Exactly the lines from the beginning of the material to the line with "export DETAILED_ROUTE_END_ITERATION = 6" are to be repeated, both ends included.

· · ·

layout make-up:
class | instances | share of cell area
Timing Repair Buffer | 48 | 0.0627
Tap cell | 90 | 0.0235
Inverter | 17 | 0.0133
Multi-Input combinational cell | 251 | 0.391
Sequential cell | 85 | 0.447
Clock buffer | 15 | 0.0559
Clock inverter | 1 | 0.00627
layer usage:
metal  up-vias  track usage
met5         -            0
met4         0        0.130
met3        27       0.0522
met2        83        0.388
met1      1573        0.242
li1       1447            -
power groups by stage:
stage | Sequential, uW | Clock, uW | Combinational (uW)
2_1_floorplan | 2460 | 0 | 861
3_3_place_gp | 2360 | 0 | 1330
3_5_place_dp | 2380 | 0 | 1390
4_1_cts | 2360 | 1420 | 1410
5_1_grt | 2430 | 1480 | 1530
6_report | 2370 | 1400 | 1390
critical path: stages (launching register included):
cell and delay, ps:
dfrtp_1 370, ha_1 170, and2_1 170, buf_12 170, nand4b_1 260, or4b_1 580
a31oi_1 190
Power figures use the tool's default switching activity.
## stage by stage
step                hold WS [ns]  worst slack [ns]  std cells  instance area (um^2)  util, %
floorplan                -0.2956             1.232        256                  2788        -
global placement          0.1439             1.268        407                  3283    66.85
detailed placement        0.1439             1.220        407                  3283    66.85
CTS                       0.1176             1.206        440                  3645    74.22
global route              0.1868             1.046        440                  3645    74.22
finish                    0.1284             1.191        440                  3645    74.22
File: config.mk
export PLATFORM = sky130hd
export DESIGN_NAME = lpi_pin_stage
export DESIGN_NICKNAME = d
export VERILOG_FILES = /design/src/lpi_pkg.sv /design/src/lpi_pin_stage.sv
export SDC_FILE = /design/constraint.sdc
export NUM_CORES = 1
export LEC_CHECK = 0
export BUFFER_PORTS_ARGS = -buffer_cell sky130_fd_sc_hd__buf_4
export CAP_MARGIN = 0
export CORE_ASPECT_RATIO = 0.6
export CORE_UTILIZATION = 40
export CTS_CLUSTER_SIZE = 25
export DETAILED_ROUTE_END_ITERATION = 6
export HOLD_SLACK_MARGIN = 0.03
export PLACE_DENSITY_LB_ADDON = 0.12
export SYNTH_ARGS = -nofsm -noshare
export SYNTH_HDL_FRONTEND = slang
export SYNTH_SLANG_ARGS = --single-unit
File: constraint.sdc
create_clock -name clk -period 2.2 [get_ports clk]
set_input_delay 0.11 -clock clk [delete_from_list [all_inputs] [get_ports clk]]
set_output_delay 0.11 -clock clk [all_outputs]
set_load 0.05 [all_outputs]
==> src/rtl/dac_latch_pkg.sv <==
// Purpose: constants shared by the serial dac input latch design
// Assumes: 100 MHz system clock, serial link sampled as ordinary inputs
// Notes: variant and resolution are strap inputs of the top module
//
// Operation
// - After frame select falls, each rising serial clock edge shifts one data bit in, most significant first.
// - A rising edge of frame select copies the shift register into the 16-bit dac latch at once (here only after 16 or more edges, queued in the word fifo first).
// - While frame select is high, serial clock edges are ignored and the shift register holds.
// - With more than 16 edges in a frame, only the last 16 bits shifted in reach the latch.
// - A 14-bit code is left-justified with two ignored filler bits below its least significant bit.
// - A 12-bit code is left-justified with four ignored filler bits below its least significant bit.
// - At power-up the unipolar variant sets the latch to code zero.
// - At power-up the bipolar variant sets the latch to midscale for its resolution (here 16'h2000 at 14 bits and 16'h0800 at 12 bits, right-justified values).
// - A low level on the clear input, independent of the serial clock, resets the latch to its clear value.
// - In unipolar use the latch holds a straight binary code.
// - In bipolar use the latch holds an offset binary code, midscale being zero volts.
// - The four top code bits decode to 15 equal thermometer segment enables; lower bits drive binary sections.
package dac_latch_pkg;

  // ----------------------------------------------------------------
  // word layout
  // ----------------------------------------------------------------
  localparam int WORD_BITS = 16;
  localparam int SEG_BITS = 4;
  localparam int SEG_COUNT = 15;
  localparam int BIN_BITS = WORD_BITS - SEG_BITS;
  localparam int FIFO_DEPTH = 8;

  // ----------------------------------------------------------------
  // reset and clear codes
  // ----------------------------------------------------------------
  localparam logic [15:0] CODE_ZERO = 16'h0000;
  localparam logic [15:0] MID_16 = 16'h8000;
  localparam logic [15:0] MID_14 = 16'h2000;
  localparam logic [15:0] MID_12 = 16'h0800;

  // ----------------------------------------------------------------
  // resolution and filler masks
  // ----------------------------------------------------------------
  typedef enum logic [1:0] {RES_16, RES_14, RES_12} res_t;
  localparam logic [15:0] MASK_16 = 16'hffff;
  localparam logic [15:0] MASK_14 = 16'hfffc;
  localparam logic [15:0] MASK_12 = 16'hfff0;

endpackage

==> src/rtl/word_fifo.sv <==
// Purpose: small valid/ready fifo
// Assumes: one clock, asynchronous active-low reset
// Notes: full and empty come from a count, so all slots are usable
`timescale 1ns/10ps
`default_nettype none
module word_fifo #(
  parameter int WIDTH = 16,
  parameter int DEPTH = 8
) (
  // clock and reset
  input wire logic clk,
  input wire logic rst_n,
  // fill side
  input wire logic in_valid,
  input wire logic [WIDTH-1:0] in_data,
  output logic in_ready,
  // drain side
  output logic out_valid,
  output logic [WIDTH-1:0] out_data,
  input wire logic out_ready
);

  localparam int AW = $clog2(DEPTH);

  typedef struct packed {
    logic [AW-1:0] wr;
    logic [AW-1:0] rd;
    logic [AW:0] count;
  } fifo_state_t;

  fifo_state_t st;
  fifo_state_t next_st;
  logic [WIDTH-1:0] mem [DEPTH];
  logic push;
  logic pop;

  assign in_ready = (st.count != (AW+1)'(DEPTH));
  assign out_valid = (st.count != '0);
  assign out_data = mem[st.rd];
  assign push = in_valid && in_ready;
  assign pop = out_valid && out_ready;

  always_comb begin
    next_st = st;
    if (push) begin
      next_st.wr = st.wr + 1'b1;
    end
    if (pop) begin
      next_st.rd = st.rd + 1'b1;
    end
    if (push && !pop) begin
      next_st.count = st.count + 1'b1;
    end else if (pop && !push) begin
      next_st.count = st.count - 1'b1;
    end
  end

  always_ff @(posedge clk or negedge rst_n) begin
    if (!rst_n) begin
      st <= '0;
    end else begin
      st <= next_st;
    end
  end

  // storage carries no reset; contents only matter once counted
  always_ff @(posedge clk) begin
    if (push) begin
      mem[st.wr] <= in_data;
    end
  end

endmodule
`default_nettype wire

==> src/rtl/serial_dac_input_latch.sv <==
// Purpose: serial front end and dac latch of a 16/14/12-bit voltage dac
// Assumes: link pins are asynchronous and sampled by clk; link bit rate well below clk/4
// Notes: completed words queue in a fifo before the latch; analog ladder not modelled
`timescale 1ns/10ps
`default_nettype none
module serial_dac_input_latch
  import dac_latch_pkg::*;
(
  // clock and reset
  input wire logic clk,
  input wire logic rst_n,
  // straps
  input wire logic bipolar_variant,
  input wire logic [1:0] resolution,
  // serial link
  input wire logic frame_sel_n,
  input wire logic ser_clk,
  input wire logic ser_data,
  // asynchronous clear
  input wire logic async_clear_n,
  // converter drive
  output logic [15:0] dac_code,
  output logic [dac_latch_pkg::SEG_COUNT-1:0] segment_en,
  output logic [dac_latch_pkg::BIN_BITS-1:0] binary_bits,
  output logic dac_update,
  output logic frame_dropped
);

  // ----------------------------------------------------------------
  // helpers
  // ----------------------------------------------------------------
  function automatic logic [15:0] mid_code(input logic [1:0] res);
    unique case (res_t'(res))
      RES_14: mid_code = MID_14;
      RES_12: mid_code = MID_12;
      default: mid_code = MID_16;
    endcase
  endfunction

  function automatic logic [15:0] res_mask(input logic [1:0] res);
    unique case (res_t'(res))
      RES_14: res_mask = MASK_14;
      RES_12: res_mask = MASK_12;
      default: res_mask = MASK_16;
    endcase
  endfunction

  // thermometer: segment i on when the top nibble exceeds i
  function automatic logic [SEG_COUNT-1:0] thermo(input logic [SEG_BITS-1:0] top);
    logic [SEG_COUNT-1:0] t;
    t = '0;
    for (int i = 0; i < SEG_COUNT; i++) begin
      t[i] = (top > SEG_BITS'(i));
    end
    thermo = t;
  endfunction

  function automatic logic [15:0] clear_code(input logic bip, input logic [1:0] res);
    clear_code = bip ? mid_code(res) : CODE_ZERO;
  endfunction

  // ----------------------------------------------------------------
  // state
  // ----------------------------------------------------------------
  typedef enum logic [1:0] {POR_LOAD, RUN} phase_t;

  typedef struct packed {
    logic [2:0] fs_sync;
    logic [2:0] sck_sync;
    logic [1:0] din_sync;
    logic [1:0] clr_sync;
    logic [15:0] shift;
    logic [4:0] bit_count;
    logic [15:0] latch;
    logic [SEG_COUNT-1:0] seg;
    logic [BIN_BITS-1:0] bin;
    logic update;
    logic dropped;
    phase_t phase;
  } top_state_t;

  top_state_t st;
  top_state_t next_st;

  logic fs_low;
  logic fs_rise;
  logic sck_rise;
  logic clr_low;
  logic push_valid;
  logic push_ready;
  logic pop_valid;
  logic pop_ready;
  logic [15:0] pop_data;
  logic [15:0] cur_clear;
  logic [15:0] new_code;

  // ----------------------------------------------------------------
  // synchronised link view
  // ----------------------------------------------------------------
  // stage [0] only feeds stage [1]; edges are found on stages [1] and [2]
  assign fs_low = !st.fs_sync[1];
  assign fs_rise = st.fs_sync[1] && !st.fs_sync[2];
  assign sck_rise = st.sck_sync[1] && !st.sck_sync[2];
  assign clr_low = !st.clr_sync[1];
  assign cur_clear = clear_code(bipolar_variant, resolution);

  // a word is offered on every frame end that saw a full word while clear is not low
  assign push_valid = fs_rise && (st.bit_count >= 5'(WORD_BITS)) && !clr_low;
  assign pop_ready = (st.phase == RUN) && !clr_low;

  word_fifo #(
    .WIDTH(WORD_BITS),
    .DEPTH(FIFO_DEPTH)
  ) u_word_fifo (
    .clk(clk),
    .rst_n(rst_n),
    .in_valid(push_valid),
    .in_data(st.shift),
    .in_ready(push_ready),
    .out_valid(pop_valid),
    .out_data(pop_data),
    .out_ready(pop_ready)
  );

  // filler bits below the code are ignored
  assign new_code = pop_data & res_mask(resolution);

  // ----------------------------------------------------------------
  // next state
  // ----------------------------------------------------------------
  always_comb begin
    next_st = st;
    next_st.fs_sync = {st.fs_sync[1:0], frame_sel_n};
    next_st.sck_sync = {st.sck_sync[1:0], ser_clk};
    next_st.din_sync = {st.din_sync[0], ser_data};
    next_st.clr_sync = {st.clr_sync[0], async_clear_n};
    next_st.update = 1'b0;
    next_st.dropped = 1'b0;

    // shift only inside a frame; a frame end restarts the count
    if (fs_low && sck_rise) begin
      next_st.shift = {st.shift[14:0], st.din_sync[1]};
      if (st.bit_count < 5'(WORD_BITS)) begin
        next_st.bit_count = st.bit_count + 5'd1;
      end
    end
    if (fs_rise) begin
      next_st.bit_count = '0;
      // short frames and a full queue both lose the word
      if ((st.bit_count < 5'(WORD_BITS)) || !push_ready) begin
        next_st.dropped = 1'b1;
      end
    end

    unique case (st.phase)
      POR_LOAD: begin
        next_st.latch = cur_clear;
        next_st.update = 1'b1;
        next_st.phase = RUN;
      end
      RUN: begin
        if (clr_low) begin
          next_st.latch = cur_clear;
        end else if (pop_valid) begin
          next_st.latch = new_code;
          next_st.update = 1'b1;
        end
      end
      default: next_st.phase = POR_LOAD;
    endcase

    // latch code drives the ladder as is: straight or offset binary
    next_st.seg = thermo(next_st.latch[15:BIN_BITS]);
    next_st.bin = next_st.latch[BIN_BITS-1:0];
  end

  // ----------------------------------------------------------------
  // registers
  // ----------------------------------------------------------------
  always_ff @(posedge clk or negedge rst_n) begin
    if (!rst_n) begin
      st <= '{fs_sync: 3'b111, sck_sync: 3'b000, din_sync: 2'b00, clr_sync: 2'b11,
              shift: CODE_ZERO, bit_count: 5'd0, latch: CODE_ZERO, seg: '0, bin: '0,
              update: 1'b0, dropped: 1'b0, phase: POR_LOAD};
    end else begin
      st <= next_st;
    end
  end

  // ----------------------------------------------------------------
  // outputs
  // ----------------------------------------------------------------
  assign dac_code = st.latch;
  assign segment_en = st.seg;
  assign binary_bits = st.bin;
  assign dac_update = st.update;
  assign frame_dropped = st.dropped;

endmodule
`default_nettype wire

==> config.mk <==
export PLATFORM = sky130hd
export DESIGN_NAME = serial_dac_input_latch
export DESIGN_NICKNAME = d
export VERILOG_FILES = /design/src/rtl/dac_latch_pkg.sv /design/src/rtl/word_fifo.sv /design/src/rtl/serial_dac_input_latch.sv
export SDC_FILE = /design/constraint.sdc
export NUM_CORES = 1
export LEC_CHECK = 0
export BUFFER_PORTS_ARGS = -buffer_cell sky130_fd_sc_hd__buf_2
export CORE_ASPECT_RATIO = 0.75
export CORE_MARGIN = 1.5
export CORE_UTILIZATION = 50
export DETAILED_ROUTE_END_ITERATION = 8
export GPL_TIMING_DRIVEN = 1
export PLACE_DENSITY = 0.7
export SLEW_MARGIN = 10
export SYNTH_ARGS = -nofsm -noshare
export SYNTH_HDL_FRONTEND = slang
export SYNTH_SLANG_ARGS = --single-unit
==> constraint.sdc <==
create_clock -name clk -period 4.1 [get_ports clk]
set_clock_uncertainty 0.2 [all_clocks]
set_input_delay 0.205 -clock clk [delete_from_list [all_inputs] [get_ports clk]]
set_output_delay 0.205 -clock clk [all_outputs]
set_load 0.03 [all_outputs]
==> summary.md <==
| Metric | Value |
|---|---|
| Status | `finished, final reports clean` |
| Min Tclk post-route | `3.30 ns` |
| Hold path depth | `5` |
| Syn Nets | `474` |
| Clock-pin slew on the worst setup and hold paths | `0.06 ns` |
| Leak | `3.47 nW` |
| Iter 0 DRT Violations | `209` |
| Register Area | `5700 um2` |
| XOR/XNOR share of the synthesized area | `1.10%` |
| CTS Sinks | `202` |
| Proportion of synthesized area in mux cells | `13.9%` |
| Crit-path max FO | `14` |
| Post-Syn Area | `7940 um2` |
| Min-delay worst type | `primary input to flop` |
| Final total power | `4.35 mW` |
| RSZ-0062 raised after global routing | `false` |
| Max-slew violations | `0` |
| Filler instances | `1,132` |
| GPL Wtd Cong | `0.767` |
| Io pins | `54` |
| Tightest Pin Transition | `1.03 ns` |
| WL/cell | `19.4 um` |
| Reg-to-Reg Start | `u_word_fifo.st[0]` |
| Worst slew margin | `31.2%` |
| Hold_ws | `0.0684 ns` |
| Mapped Cells | `456` |
| Diode count | `0` |
| Period utilization | `80.4%` |
| Critical hold path startpoint | `resolution[0]` |
| Final Instance Area | `8910 um2` |
| Synth area leaders | `edfxtp_1 (48%), dfrtp_1 (22%), mux4_2 (8.8%)` |
| Yosys top cell area share | `48.4%` |
| FF-to-FF setup slack | `0.80 ns` |
| Slowest CP cell | `or4_4` |
| VDD IR max | `338 uV` |
| Placed inst area | `8190 um2` |
| MaxCap Viol Count | `0` |
| Worst reg2reg endpoint | `u_word_fifo.st[3]` |
| Crit path kind | `flop to flop` |
| Vias in the first global route | `3,809` |
| Clk_lat worst skew | `0.50 ns` |
| Placeable Area | `15,400 um2` |
| Synth Area in Adders | `1.51%` |
| Final Hold Fails | `0` |
| CP cell instances | `or4_4 -> and2_1 -> inv_1 -> ha_1 -> inv_1 -> ha_1 -> a21o_1 -> a21oi_1 -> xnor2_1 -> nor2_1 -> xor2_1` |
| Simple-Gate Fraction of Synth Area | `4.05%` |
| Synth-to-layout area growth | `12.2%` |
| Area of the multi-input gates | `1840 um2` |
| Slowest Stage Delay on Critical Path | `0.58 ns` |
| Async set or reset register ratio after synthesis | `36.6%` |
| Vias | `3,803` |
| Count leader, synth | `edfxtp_1` |
| Synth Flop Type | `edfxtp_1` |
| Main combinational cell family by area after synthesis | `multiplexers` |
| Worst R2R Path Depth | `11` |
| First-pass GRT wire length | `21,400 um` |
| CTS tree | `done` |
| Synthesized flop and latch total | `202` |
| TritonRoute pass-1 iters | `4` |
| Residual DRC count | `0` |
| Synth warn | `0` |
| Rows | `39` |
| CP Data Required Time | `4.29 ns` |
| Synth Area per Inst | `17.4 um2` |
| DR vias/cell | `5.36` |
| Die height | `112 um` |
| Fmax | `303 MHz` |
| Die Area | `16,700 um2` |
| Sequential-to-total area share from yosys stat | `71.8%` |
| WHS Endpoint | `binary_bits[1]` |
| Largest area contributor in the netlist | `edfxtp_1` |
| Share of layout cells above drive strength 1 | `31.5%` |
| Initial Utilization | `51.7%` |
| Input/output buffers | `53` |
| Initial antenna violation count | `0` |
| WL final | `13,800 um` |
| Hpwl dp | `8230 um` |
| GRT Util Overall | `17.0%` |
| Endpoint class of the critical path | `flop` |
| Die W | `149 um` |
| Crit path launch type | `flop` |
| Root Buffer Master | `clkbuf_16` |
| CTS resizes | `0` |
| Setup TNS | `0 ns` |
| Largest net degree at the start of global routing | `75` |
| Unique masters post-synth | `43` |
| Worst path arrival time | `3.48 ns` |
| # setup viols final | `0` |
| Post-synth EDFFs | `128` |
| Nets | `508` |
| Global route overflow | `0` |
| TritonCTS Buffers | `20` |
| Antenna-violating nets left | `0` |
| Compound-Gate Fraction of Synth Area | `2.25%` |
| Power density cells | `488 nW/um2` |
| Top cells by count, synth | `edfxtp_1 (128), dfrtp_1 (69), buf_4 (43)` |
| H-tree levels | `1` |
| Clock Path Buffers | `3` |
## where the power goes
group	switching (mW)	internal (mW)	leakage [nW]
Clock	0.737	1.07	0.328
Combinational	0.0750	0.0553	0.984
Sequential	0.108	2.31	2.15
## critical path: cells and delay by family (launching register included)
family,cells,cell delay (ns)
xor gates and xnor gates,2,0.28
and+or+nand+nor,3,0.87
DFF,1,0.46
buffers and inverters,2,0.47
AOI/OAI and AO/OA,2,0.36
adders and majority gates,2,0.55
## placed cells by master (no fill, tap or decap), types with 2 or more instances in the layout
cell           count
a21boi_0           2
a21oi_1            4
and2_1             4
buf_2             52
buf_4             13
bufinv_16          2
clkbuf_1           5
clkbuf_16         21
clkinv_2           6
dfrtp_1           68
dfstp_2            5
dlygate4sd3_1      7
edfxtp_1         128
ha_1               8
inv_1              8
mux2_2            21
mux2i_1           17
mux4_2            31
nand2_1           28
nand2b_1           5
nand4_1            2
nor2_1            15
nor2b_1            3
o21ai_0           14
o31ai_1            2
xnor2_1            7
xor2_1             3
## worst max path at each step
stage	from	cells after the start	slack, ns	endpoint
finish	u_word_fifo.st[0]	11	0.80	u_word_fifo.st[3]
detailed placement	u_word_fifo.st[0]	11	0.80	u_word_fifo.st[3]
global placement	u_word_fifo.st[0]	11	0.90	u_word_fifo.st[3]
global route	u_word_fifo.st[0]	11	0.59	u_word_fifo.st[3]
floorplan	u_word_fifo.st[0]	13	0.94	u_word_fifo.st[3]
CTS	u_word_fifo.st[0]	11	0.79	u_word_fifo.st[3]
## through the flow
step	utilization, %	std cells	setup slack, ns
floorplan	-	456	0.945
global placement	53.3	666	0.896
detailed placement	53.3	666	0.800
CTS	58.0	709	0.791
global route	58.0	709	0.589
finish	58.0	709	0.803
## cell type report
type | count | area share (%)
clock buffer | 26 | 6.11
clock inverter | 10 | 1.26
inverter | 8 | 0.337
multi-input combinational | 186 | 20.6
sequential | 202 | 64.0
tap | 205 | 2.88
timing repair buffer | 72 | 4.80
## cell families (layout without fill, tap and decap cells)
kind of cell,after synthesis,after routing
simple gates,68,68
xor+xnor,10,10
compound gates,29,29
mux,69,69
fa+ha+maj,9,9
other cells,1,1
buf+inv,68,116
flops,202,202
## timing repair
action,4_1_cts,5_1_grt
endpoints found under the setup margin,0,0
endpoints found under the hold margin,76,0
hold buffers,7,0
buffers inserted,0,0
## layer usage
metal / share of wire [%] / track usage, % / wire (um) / vias up
li1: - / - / - / 1723
met1: 48 / 25.6 / 6590 / 1929
met2: 45 / 25.9 / 6220 / 118
met3: 4.5 / 2.80 / 624 / 33
met4: 2.6 / 5.35 / 353 / 0
met5: 0 / 0 / 0 / -
## registers in the layout, summed over array words and instances (netlist names), named ones only
name	count
frame_dropped	1
binary_bits	11
u_word_fifo.mem	128
next_st	6
dac_update	1
u_word_fifo.st	10
segment_en	15
st	26
dac_code	3
(Power assumes the default switching activity.)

· · ·

→ Expected output
layout make-up:
class | instances | share of cell area
Timing Repair Buffer | 48 | 0.0627
Tap cell | 90 | 0.0235
Inverter | 17 | 0.0133
Multi-Input combinational cell | 251 | 0.391
Sequential cell | 85 | 0.447
Clock buffer | 15 | 0.0559
Clock inverter | 1 | 0.00627
layer usage:
metal  up-vias  track usage
met5         -            0
met4         0        0.130
met3        27       0.0522
met2        83        0.388
met1      1573        0.242
li1       1447            -
power groups by stage:
stage | Sequential, uW | Clock, uW | Combinational (uW)
2_1_floorplan | 2460 | 0 | 861
3_3_place_gp | 2360 | 0 | 1330
3_5_place_dp | 2380 | 0 | 1390
4_1_cts | 2360 | 1420 | 1410
5_1_grt | 2430 | 1480 | 1530
6_report | 2370 | 1400 | 1390
critical path: stages (launching register included):
cell and delay, ps:
dfrtp_1 370, ha_1 170, and2_1 170, buf_12 170, nand4b_1 260, or4b_1 580
a31oi_1 190
Power figures use the tool's default switching activity.
## stage by stage
step                hold WS [ns]  worst slack [ns]  std cells  instance area (um^2)  util, %
floorplan                -0.2956             1.232        256                  2788        -
global placement          0.1439             1.268        407                  3283    66.85
detailed placement        0.1439             1.220        407                  3283    66.85
CTS                       0.1176             1.206        440                  3645    74.22
global route              0.1868             1.046        440                  3645    74.22
finish                    0.1284             1.191        440                  3645    74.22
File: config.mk
export PLATFORM = sky130hd
export DESIGN_NAME = lpi_pin_stage
export DESIGN_NICKNAME = d
export VERILOG_FILES = /design/src/lpi_pkg.sv /design/src/lpi_pin_stage.sv
export SDC_FILE = /design/constraint.sdc
export NUM_CORES = 1
export LEC_CHECK = 0
export BUFFER_PORTS_ARGS = -buffer_cell sky130_fd_sc_hd__buf_4
export CAP_MARGIN = 0
export CORE_ASPECT_RATIO = 0.6
export CORE_UTILIZATION = 40
export CTS_CLUSTER_SIZE = 25
export DETAILED_ROUTE_END_ITERATION = 6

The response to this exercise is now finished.